Collected data:
◆ ◆ ◆ ◆ ◆

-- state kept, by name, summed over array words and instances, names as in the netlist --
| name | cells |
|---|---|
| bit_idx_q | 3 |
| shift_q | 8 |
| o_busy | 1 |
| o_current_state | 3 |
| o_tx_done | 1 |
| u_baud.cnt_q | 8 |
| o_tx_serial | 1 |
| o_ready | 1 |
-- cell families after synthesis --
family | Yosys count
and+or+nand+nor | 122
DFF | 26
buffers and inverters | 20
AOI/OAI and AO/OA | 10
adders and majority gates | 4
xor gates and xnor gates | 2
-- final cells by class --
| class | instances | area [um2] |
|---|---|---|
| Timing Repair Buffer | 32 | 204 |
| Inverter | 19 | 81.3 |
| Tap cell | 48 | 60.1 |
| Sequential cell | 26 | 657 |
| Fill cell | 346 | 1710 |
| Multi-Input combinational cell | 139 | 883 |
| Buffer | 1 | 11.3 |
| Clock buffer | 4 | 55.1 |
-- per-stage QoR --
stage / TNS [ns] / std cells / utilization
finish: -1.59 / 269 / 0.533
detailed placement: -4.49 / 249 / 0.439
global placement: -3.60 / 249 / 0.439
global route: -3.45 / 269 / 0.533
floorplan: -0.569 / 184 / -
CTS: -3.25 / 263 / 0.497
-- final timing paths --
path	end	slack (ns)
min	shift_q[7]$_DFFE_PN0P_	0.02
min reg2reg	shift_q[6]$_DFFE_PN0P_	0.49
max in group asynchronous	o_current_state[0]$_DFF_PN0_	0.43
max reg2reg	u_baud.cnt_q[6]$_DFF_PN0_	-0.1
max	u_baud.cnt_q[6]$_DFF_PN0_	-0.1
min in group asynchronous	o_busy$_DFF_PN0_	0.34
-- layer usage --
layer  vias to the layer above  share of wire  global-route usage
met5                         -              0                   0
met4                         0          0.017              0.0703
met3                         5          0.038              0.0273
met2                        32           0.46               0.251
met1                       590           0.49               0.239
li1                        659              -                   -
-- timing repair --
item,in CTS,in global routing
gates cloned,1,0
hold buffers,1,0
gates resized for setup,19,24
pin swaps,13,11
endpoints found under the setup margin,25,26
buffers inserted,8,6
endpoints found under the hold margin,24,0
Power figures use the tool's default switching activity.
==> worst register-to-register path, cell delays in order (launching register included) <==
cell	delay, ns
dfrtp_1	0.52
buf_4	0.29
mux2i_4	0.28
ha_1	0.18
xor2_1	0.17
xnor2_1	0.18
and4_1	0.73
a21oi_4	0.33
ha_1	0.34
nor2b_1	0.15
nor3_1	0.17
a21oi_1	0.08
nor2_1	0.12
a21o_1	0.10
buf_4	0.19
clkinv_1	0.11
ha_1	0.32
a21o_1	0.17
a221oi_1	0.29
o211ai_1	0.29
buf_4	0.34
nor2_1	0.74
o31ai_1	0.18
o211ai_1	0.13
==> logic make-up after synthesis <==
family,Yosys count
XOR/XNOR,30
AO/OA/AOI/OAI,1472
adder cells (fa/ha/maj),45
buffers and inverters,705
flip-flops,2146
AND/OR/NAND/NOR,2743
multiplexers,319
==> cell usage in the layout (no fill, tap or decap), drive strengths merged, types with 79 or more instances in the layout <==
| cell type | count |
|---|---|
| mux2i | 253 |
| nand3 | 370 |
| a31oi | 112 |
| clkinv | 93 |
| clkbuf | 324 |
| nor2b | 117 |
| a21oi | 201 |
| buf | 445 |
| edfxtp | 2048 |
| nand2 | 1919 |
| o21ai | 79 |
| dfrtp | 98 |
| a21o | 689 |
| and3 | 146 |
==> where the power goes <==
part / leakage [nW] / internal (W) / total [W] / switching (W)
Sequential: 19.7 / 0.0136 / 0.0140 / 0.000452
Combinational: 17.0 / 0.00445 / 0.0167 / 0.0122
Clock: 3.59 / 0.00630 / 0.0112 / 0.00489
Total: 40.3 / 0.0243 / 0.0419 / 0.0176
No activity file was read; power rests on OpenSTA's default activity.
$ cat src/rtl/viterbi_codec.sv
// Rate-1/2, K=3 (7,5) convolutional encoder and hard-decision Viterbi decoder.
// The decoder keeps its survivors by register exchange and has a fixed latency of TB_DEPTH symbols.
module viterbi_codec #(
  parameter int TB_DEPTH = 16,
  parameter int PM_W     = 8
) (
  input  logic       clk,
  input  logic       rst,
  input  logic       enc_enable_i,
  input  logic       enc_d_i,
  output logic       enc_valid_o,
  output logic [1:0] enc_d_o,
  input  logic       dec_enable_i,
  input  logic [1:0] dec_d_i,
  output logic       dec_valid_o,
  output logic       dec_d_o
);

  localparam int CNT_W = $clog2(TB_DEPTH);
  localparam logic [PM_W-1:0] PM_START = PM_W'(1) << (PM_W - 2);
  localparam logic [CNT_W-1:0] CNT_LAST = CNT_W'(TB_DEPTH - 1);

  // Code symbol {g0,g1} for input bit d leaving encoder state s.
  function automatic logic [1:0] code_sym(input logic d, input logic [1:0] s);
    return {d ^ s[1] ^ s[0], d ^ s[0]};
  endfunction

  function automatic logic [PM_W-1:0] branch_metric(input logic [1:0] rx, input logic [1:0] ex);
    logic [1:0] x;
    x = rx ^ ex;
    return PM_W'(x[1]) + PM_W'(x[0]);
  endfunction

  function automatic logic [PM_W-1:0] clear_msb(input logic [PM_W-1:0] pm);
    return {1'b0, pm[PM_W-2:0]};
  endfunction

  logic [1:0] enc_s_q;

  always_ff @(posedge clk or negedge rst) begin
    if (!rst) begin
      enc_s_q     <= 2'b00;
      enc_d_o     <= 2'b00;
      enc_valid_o <= 1'b0;
    end else if (enc_enable_i) begin
      enc_d_o     <= code_sym(enc_d_i, enc_s_q);
      enc_valid_o <= 1'b1;
      enc_s_q     <= {enc_d_i, enc_s_q[1]};
    end else begin
      enc_valid_o <= 1'b0;
    end
  end

  logic [PM_W-1:0]     pm_q   [4];
  logic [PM_W-1:0]     acs_pm [4];
  logic [PM_W-1:0]     pm_d   [4];
  logic [TB_DEPTH-1:0] sv_q   [4];
  logic [TB_DEPTH-1:0] sv_d   [4];
  logic [CNT_W-1:0]    cnt_q;
  logic [1:0]          st, p0, p1, best;
  logic [PM_W-1:0]     c0, c1;
  logic                all_msb;

  // Add-compare-select: state {a,b} is reached from {b,0} or {b,1} with input a.
  always_comb begin
    acs_pm  = '{default: '0};
    pm_d    = '{default: '0};
    sv_d    = '{default: '0};
    st      = 2'b00;
    p0      = 2'b00;
    p1      = 2'b00;
    c0      = '0;
    c1      = '0;
    best    = 2'b00;
    for (int s = 0; s < 4; s++) begin
      st = 2'(s);
      p0 = {st[0], 1'b0};
      p1 = {st[0], 1'b1};
      c0 = pm_q[p0] + branch_metric(dec_d_i, code_sym(st[1], p0));
      c1 = pm_q[p1] + branch_metric(dec_d_i, code_sym(st[1], p1));
      if (c1 < c0) begin
        acs_pm[st] = c1;
        sv_d[st]   = {sv_q[p1][TB_DEPTH-2:0], st[1]};
      end else begin
        acs_pm[st] = c0;
        sv_d[st]   = {sv_q[p0][TB_DEPTH-2:0], st[1]};
      end
    end
    all_msb = acs_pm[0][PM_W-1] & acs_pm[1][PM_W-1] & acs_pm[2][PM_W-1] & acs_pm[3][PM_W-1];
    for (int s = 0; s < 4; s++) begin
      st       = 2'(s);
      pm_d[st] = all_msb ? clear_msb(acs_pm[st]) : acs_pm[st];
    end
    // Strict less-than keeps the lowest index on ties.
    for (int s = 1; s < 4; s++) begin
      st = 2'(s);
      if (pm_d[st] < pm_d[best]) best = st;
    end
  end

  always_ff @(posedge clk or negedge rst) begin
    if (!rst) begin
      pm_q[0]     <= '0;
      pm_q[1]     <= PM_START;
      pm_q[2]     <= PM_START;
      pm_q[3]     <= PM_START;
      sv_q        <= '{default: '0};
      cnt_q       <= '0;
      dec_d_o     <= 1'b0;
      dec_valid_o <= 1'b0;
    end else if (dec_enable_i) begin
      pm_q        <= pm_d;
      sv_q        <= sv_d;
      dec_d_o     <= sv_d[best][TB_DEPTH-1];
      dec_valid_o <= (cnt_q == CNT_LAST);
      if (cnt_q != CNT_LAST) cnt_q <= cnt_q + CNT_W'(1);
    end else begin
      dec_valid_o <= 1'b0;
    end
  end

endmodule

◆ ◆ ◆ ◆ ◆

§ EXERCISE INSTRUCTIONS
With "found" as the string to find, copy every line of the records that holds it.

§ WRITTEN ANSWER
endpoints found under the setup margin,25,26
endpoints found under the hold margin,24,0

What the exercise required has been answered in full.